大きく開け放たれた窓からは潮の匂い香る海風がそよぎこみ、そこにいた艦娘の髪を揺らす。
遠征を終え帰還してきた艦娘は、向かいの執務机で執務をこなす提督へと報告をした。
「…と、いうわけでこちら第4艦隊は無事タンカー護衛任務を終え、ヒトロクマルマルに帰還しました。 えと… 報酬の燃料は、すでに資材庫に置いてあります、はい…」
慣れない遠征艦隊旗艦を務めた艦娘は、やや緊張気味に内容を伝え、その内容を聞いた提督は優しく微笑むと、艦娘の頭を撫でてあげた。
「報告お疲れさま、潮。 今日の遠征はこれで終わりだから、他の皆にも休むよう伝えておいてくれ」
「…は、はいっ! 了解です、提督」
この鎮守府に所属する唯一の男性である提督に、潮ははにかみながらもしっかり返事を返した。
潮は提督に報告をするこの時が好きだった。
報告を終えると、彼はお礼の言葉とともに自分の頭をやさしくなでてくれる。 その大きく温かい手は、いつも自分に安心と癒しを与えてくれた。
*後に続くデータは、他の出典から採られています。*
$ cat src/rtl/misc_alu_unit.sv
module misc_alu_unit
  import misc_alu_pkg::*;
#(
  parameter int DATA_W = 32
) (
  input  logic [15:0]         instr_hi_i,
  input  logic [15:0]         instr_lo_i,
  input  logic [DATA_W-1:0]   opnd_a_i,
  input  logic [DATA_W-1:0]   opnd_b_i,
  input  logic [DATA_W/8-1:0] ge_i,
  output logic [DATA_W-1:0]   result_o,
  output logic [3:0]          dst_idx_o,
  output logic [3:0]          src_a_idx_o,
  output logic [3:0]          src_b_idx_o,
  output logic                sat_o,
  output logic                undef_o
);

  localparam int CW = $clog2(DATA_W + 1);

  misc_op_e          op;
  logic              dec_undef;
  logic              sat_group;
  logic [DATA_W-1:0] sat_res;
  logic              sat_raw;
  logic [DATA_W-1:0] rev_word, rev_half, rev_bits, rev_sx, sel_res;
  logic [CW-1:0]     lz_cnt;

  misc_alu_decode u_decode (
    .hi_i    (instr_hi_i),
    .lo_i    (instr_lo_i),
    .op_o    (op),
    .undef_o (dec_undef)
  );

  misc_alu_sat #(.W(DATA_W)) u_sat (
    .a_i   (opnd_a_i),
    .b_i   (opnd_b_i),
    .dbl_i ((op == OP_DADD) || (op == OP_DSUB)),
    .sub_i ((op == OP_SSUB) || (op == OP_DSUB)),
    .res_o (sat_res),
    .sat_o (sat_raw)
  );

  misc_alu_perm #(.W(DATA_W)) u_perm (
    .a_i        (opnd_a_i),
    .b_i        (opnd_b_i),
    .ge_i       (ge_i),
    .rev_word_o (rev_word),
    .rev_half_o (rev_half),
    .rev_bits_o (rev_bits),
    .rev_sx_o   (rev_sx),
    .sel_o      (sel_res)
  );

  misc_alu_lzc #(.W(DATA_W), .CW(CW)) u_lzc (
    .v_i   (opnd_b_i),
    .cnt_o (lz_cnt)
  );

  assign sat_group = op_is_sat(op);

  always_comb begin
    unique case (op)
      OP_SADD, OP_DADD, OP_SSUB, OP_DSUB: result_o = sat_res;
      OP_REV_WORD: result_o = rev_word;
      OP_REV_HALF: result_o = rev_half;
      OP_REV_BITS: result_o = rev_bits;
      OP_REV_SX:   result_o = rev_sx;
      OP_BYTE_SEL: result_o = sel_res;
      OP_LZ_COUNT: result_o = {{(DATA_W-CW){1'b0}}, lz_cnt};
      default:     result_o = '0;
    endcase
  end

  assign sat_o       = sat_group & sat_raw;
  assign undef_o     = dec_undef;
  assign dst_idx_o   = instr_lo_i[11:8];
  assign src_a_idx_o = instr_hi_i[3:0];
  assign src_b_idx_o = instr_lo_i[3:0];

  always_comb begin
    if (undef_o) begin
      assert_undef_quiet_R9: assert (result_o == '0 && !sat_o)
        else $error("undefined encoding produced output");
    end
    if (sat_o) begin
      assert_flag_scope_R10: assert (!undef_o && instr_hi_i[5:4] == 2'b00)
        else $error("saturation flag outside saturating group");
    end
  end

endmodule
ただ潮に限ったことではなく、他の駆逐艦の子たちにも提督は同じようにしてくれる。
それでも、潮は提督に撫でてもらえるこの時が好きで、このためにわざわざ慣れない遠征艦隊の旗艦を買って出たのである。
「ちょっといいかしら、提督?」
不意に背後から聞こえた声に振り向く潮。
そこには開いた扉を律儀にノックしながら提督に尋ねる艦娘の姿があった。
「ああ、どうした陸奥?」
提督は意識を潮から自分を呼んできた艦娘、今日の秘書艦を務める陸奥へと切り替えていった。
頭を撫でる手を止め、陸奥に向かっていった彼を、潮は少し残念そうな表情で見送っていく。
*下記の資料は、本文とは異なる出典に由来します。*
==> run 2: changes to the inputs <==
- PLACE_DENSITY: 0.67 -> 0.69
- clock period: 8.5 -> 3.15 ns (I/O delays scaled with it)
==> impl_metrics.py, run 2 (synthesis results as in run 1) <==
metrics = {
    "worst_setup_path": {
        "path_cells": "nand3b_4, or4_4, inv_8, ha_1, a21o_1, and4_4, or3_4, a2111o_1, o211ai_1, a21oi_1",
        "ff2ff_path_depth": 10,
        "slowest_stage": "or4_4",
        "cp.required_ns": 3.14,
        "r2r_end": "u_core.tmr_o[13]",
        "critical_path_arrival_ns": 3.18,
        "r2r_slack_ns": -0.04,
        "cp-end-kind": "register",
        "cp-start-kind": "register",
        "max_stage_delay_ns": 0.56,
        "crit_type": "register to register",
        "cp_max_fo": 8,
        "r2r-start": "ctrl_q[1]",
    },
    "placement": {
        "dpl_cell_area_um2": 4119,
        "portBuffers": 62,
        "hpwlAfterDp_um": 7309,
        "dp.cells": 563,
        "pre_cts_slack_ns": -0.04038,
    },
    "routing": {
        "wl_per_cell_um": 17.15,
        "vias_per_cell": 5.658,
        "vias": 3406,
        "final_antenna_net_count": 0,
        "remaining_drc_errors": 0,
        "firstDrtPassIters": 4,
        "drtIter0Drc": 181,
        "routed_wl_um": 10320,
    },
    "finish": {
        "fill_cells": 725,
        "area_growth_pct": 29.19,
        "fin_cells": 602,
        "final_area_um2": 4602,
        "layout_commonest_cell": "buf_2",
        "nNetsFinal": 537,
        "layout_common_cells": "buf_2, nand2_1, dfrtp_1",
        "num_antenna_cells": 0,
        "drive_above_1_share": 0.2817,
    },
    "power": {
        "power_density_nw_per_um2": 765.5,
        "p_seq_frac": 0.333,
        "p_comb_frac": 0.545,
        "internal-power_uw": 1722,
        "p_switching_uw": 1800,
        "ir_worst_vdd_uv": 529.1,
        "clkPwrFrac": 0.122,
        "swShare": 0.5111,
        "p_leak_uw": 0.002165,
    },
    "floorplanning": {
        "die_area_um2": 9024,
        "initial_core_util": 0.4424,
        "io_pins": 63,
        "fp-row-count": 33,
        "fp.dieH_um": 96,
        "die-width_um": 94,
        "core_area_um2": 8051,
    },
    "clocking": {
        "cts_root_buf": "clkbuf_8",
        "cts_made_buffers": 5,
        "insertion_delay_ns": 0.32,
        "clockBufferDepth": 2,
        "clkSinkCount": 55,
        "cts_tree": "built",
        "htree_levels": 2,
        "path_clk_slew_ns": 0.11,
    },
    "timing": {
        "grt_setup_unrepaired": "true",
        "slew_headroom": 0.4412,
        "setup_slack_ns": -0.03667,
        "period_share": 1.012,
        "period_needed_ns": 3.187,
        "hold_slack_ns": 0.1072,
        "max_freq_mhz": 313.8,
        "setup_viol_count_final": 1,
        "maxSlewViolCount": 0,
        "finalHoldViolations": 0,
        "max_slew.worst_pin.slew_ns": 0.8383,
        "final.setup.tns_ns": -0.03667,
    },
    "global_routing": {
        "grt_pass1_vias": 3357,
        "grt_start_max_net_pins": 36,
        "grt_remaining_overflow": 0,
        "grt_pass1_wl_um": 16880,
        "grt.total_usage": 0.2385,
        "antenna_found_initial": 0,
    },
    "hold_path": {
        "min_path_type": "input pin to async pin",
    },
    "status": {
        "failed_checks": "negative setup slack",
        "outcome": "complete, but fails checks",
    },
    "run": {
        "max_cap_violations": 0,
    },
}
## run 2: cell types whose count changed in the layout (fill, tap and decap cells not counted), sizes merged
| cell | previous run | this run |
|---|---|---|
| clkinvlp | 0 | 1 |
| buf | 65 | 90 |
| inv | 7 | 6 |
$ cat src/rtl/seg_lfsr_timer_pkg.sv
package seg_lfsr_timer_pkg;

   // Run state of the timer controller
   typedef enum logic {
      TMR_IDLE = 1'b0,
      TMR_RUN  = 1'b1
   } tmr_state_e;

   // Number of distinct states a maximal segment cycles through
   function automatic longint unsigned seg_period(input int unsigned width);
      return (longint'(1) << width) - 1;
   endfunction

endpackage

$ cat src/rtl/lfsr_seg.sv
module lfsr_seg #(
   parameter int unsigned          SEG_W = 18,
   parameter int unsigned          TAP   = 11,
   parameter logic [SEG_W-1:0]     WRAP  = SEG_W'(1)
) (
   input  logic             clk,
   input  logic             rst_n,
   input  logic             load_i,
   input  logic [SEG_W-1:0] pre_i,
   input  logic             adv_i,
   output logic [SEG_W-1:0] state_o,
   output logic             at_wrap_o
);

   localparam int unsigned MSB = SEG_W - 1;

   if (SEG_W < 3) begin : g_bad_width
      $error("lfsr_seg: SEG_W must be at least 3");
   end
   if (TAP == 0 || TAP >= SEG_W) begin : g_bad_tap
      $error("lfsr_seg: TAP must lie in 1..SEG_W-1");
   end
   if (WRAP == '0) begin : g_bad_wrap
      $error("lfsr_seg: terminal pattern must be nonzero");
   end

   logic [SEG_W-1:0] s_q;
   logic [SEG_W-1:0] s_step;
   logic [SEG_W-1:0] s_d;
   logic             at_q;

   // Two-input feedback keeps the step path one gate deep
   always_comb begin
      s_step = {s_q[MSB-1:0], s_q[MSB] ^ s_q[TAP-1]};
      if (load_i)     s_d = pre_i;
      else if (adv_i) s_d = s_step;
      else            s_d = s_q;
   end

   always_ff @(posedge clk or negedge rst_n) begin
      if (!rst_n) begin
         s_q  <= WRAP;
         at_q <= 1'b1;
      end else begin
         s_q  <= s_d;
         at_q <= (s_d == WRAP);
      end
   end

   assign state_o   = s_q;
   assign at_wrap_o = at_q;


   seg_hold_chk: assert property (@(posedge clk) disable iff (!rst_n)
      (!load_i && !adv_i) |=> $stable(s_q));


   wrap_flag_chk: assert property (@(posedge clk) disable iff (!rst_n)
      at_q == (s_q == WRAP));

endmodule
### src/rtl/blk_readback_verify.sv
module blk_readback_verify
  import rbv_pkg::*;
#(
  parameter int unsigned         NUM_BYTES = 128,
  parameter int unsigned         ADDR_BITS = 7,
  parameter int unsigned         PFX_BITS  = 4,
  parameter logic [PFX_BITS-1:0] PFX_CODE  = 4'b1011,
  parameter logic                END_BIT   = 1'b1,
  parameter int unsigned         HALF_DIV  = 2,
  localparam int unsigned        IDXW      = $clog2(NUM_BYTES)
) (
  input  logic            clk,
  input  logic            rst_n,
  input  logic            start_i,
  output logic [IDXW-1:0] exp_idx_o,
  input  logic [7:0]      exp_data_i,
  output logic            sclk_o,
  output logic            sdata_o,
  output logic            sdata_oe_o,
  input  logic            sdata_i,
  output logic            busy_o,
  output logic            done_o,
  output logic            pass_o,
  output logic            fail_o,
  output logic [IDXW-1:0] fail_idx_o,
  output logic [7:0]      fail_byte_o
);
  localparam logic [7:0] STEP = addr_step(ADDR_BITS);

  logic            run_q, done_q, pass_q, fail_q;
  logic [IDXW-1:0] idx_q, fidx_q;
  logic [7:0]      addr_q, fbyte_q;

  // Named internal events.
  logic load, rise_stb, slot_end, last_slot;
  logic tx_bit, tx_oe, rx_cap_en;
  logic byte_done, byte_ok, last_idx, byte_adv;
  logic [7:0] rx_byte;

  assign load      = start_i && !run_q;
  assign byte_done = run_q && last_slot;
  assign byte_ok   = (rx_byte == exp_data_i);
  assign last_idx  = (idx_q == IDXW'(NUM_BYTES - 1));
  assign byte_adv  = byte_done && byte_ok && !last_idx;

  rbv_clkgen #(.HALF_DIV(HALF_DIV)) u_clk (
    .clk      (clk),
    .rst_n    (rst_n),
    .run      (run_q),
    .sclk     (sclk_o),
    .rise_stb (rise_stb),
    .slot_end (slot_end)
  );

  rbv_seq #(
    .PFX_BITS  (PFX_BITS),
    .PFX_CODE  (PFX_CODE),
    .ADDR_BITS (ADDR_BITS),
    .END_BIT   (END_BIT)
  ) u_seq (
    .clk       (clk),
    .rst_n     (rst_n),
    .run       (run_q),
    .load      (load),
    .slot_end  (slot_end),
    .addr      (addr_q),
    .last_slot (last_slot),
    .tx_bit    (tx_bit),
    .tx_oe     (tx_oe),
    .rx_cap_en (rx_cap_en)
  );

  rbv_rxshift u_rx (
    .clk    (clk),
    .rst_n  (rst_n),
    .clear  (load),
    .cap    (rx_cap_en && rise_stb),
    .din    (sdata_i),
    .byte_o (rx_byte)
  );

  always_ff @(posedge clk or negedge rst_n) begin
    if (!rst_n) begin
      run_q   <= 1'b0;
      done_q  <= 1'b0;
      pass_q  <= 1'b0;
      fail_q  <= 1'b0;
      idx_q   <= '0;
      addr_q  <= '0;
      fidx_q  <= '0;
      fbyte_q <= '0;
    end else begin
      done_q <= 1'b0;
      if (load) begin
        run_q  <= 1'b1;
        idx_q  <= '0;
        addr_q <= '0;
        pass_q <= 1'b0;
        fail_q <= 1'b0;
      end else if (byte_done) begin
        if (!byte_ok) begin
          run_q   <= 1'b0;
          fail_q  <= 1'b1;
          fidx_q  <= idx_q;
          fbyte_q <= rx_byte;
          done_q  <= 1'b1;
        end else if (last_idx) begin
          run_q  <= 1'b0;
          pass_q <= 1'b1;
          done_q <= 1'b1;
        end else begin
          idx_q  <= idx_q + IDXW'(1);
          addr_q <= addr_q + STEP;
        end
      end
    end
  end

  assign exp_idx_o   = idx_q;
  assign sdata_oe_o  = tx_oe;
  assign sdata_o     = tx_oe & tx_bit;
  assign busy_o      = run_q;
  assign done_o      = done_q;
  assign pass_o      = pass_q;
  assign fail_o      = fail_q;
  assign fail_idx_o  = fidx_q;
  assign fail_byte_o = fbyte_q;

  AST_DATA_HELD_HIGH: assert property (@(posedge clk) disable iff (!rst_n)
    (sclk_o && $past(sclk_o)) |-> ($stable(sdata_o) && $stable(sdata_oe_o)));
  AST_ADDR_STEP: assert property (@(posedge clk) disable iff (!rst_n)
    byte_adv |=> (addr_q == $past(addr_q) + STEP));
  AST_TURN_IN_LOW: assert property (@(posedge clk) disable iff (!rst_n)
    ($fell(sdata_oe_o) && run_q) |-> !sclk_o);
  AST_IDLE_QUIET: assert property (@(posedge clk) disable iff (!rst_n)
    !run_q |-> (!sclk_o && !sdata_oe_o && !sdata_o));
  AST_PASS_FAIL_EXCL: assert property (@(posedge clk) disable iff (!rst_n)
    !(pass_o && fail_o));
  AST_DONE_PULSE: assert property (@(posedge clk) disable iff (!rst_n)
    done_o |=> !done_o);
  AST_START_IGNORED: assert property (@(posedge clk) disable iff (!rst_n)
    (run_q && start_i && !byte_done) |=> run_q);

endmodule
「明日の出撃のことで、ちょっと聞きたいことがあって…」
「なんだ一体? …あっ、すまない潮。 この後陸奥と話があるからもう戻っていいぞ」
「…分かりました。 では、失礼します……」
その言葉と共にそそくさと執務室を後にする潮。
入れ替わりに執務室に入っていく陸奥は、寂しげに去る潮の背中を静かに見つめていた。
夜の食堂。
ここでは軽空母として出撃をこなす傍ら、鎮守府の料理長を務める艦娘『鳳翔』がプロ顔負けの料理を提供してくれていた。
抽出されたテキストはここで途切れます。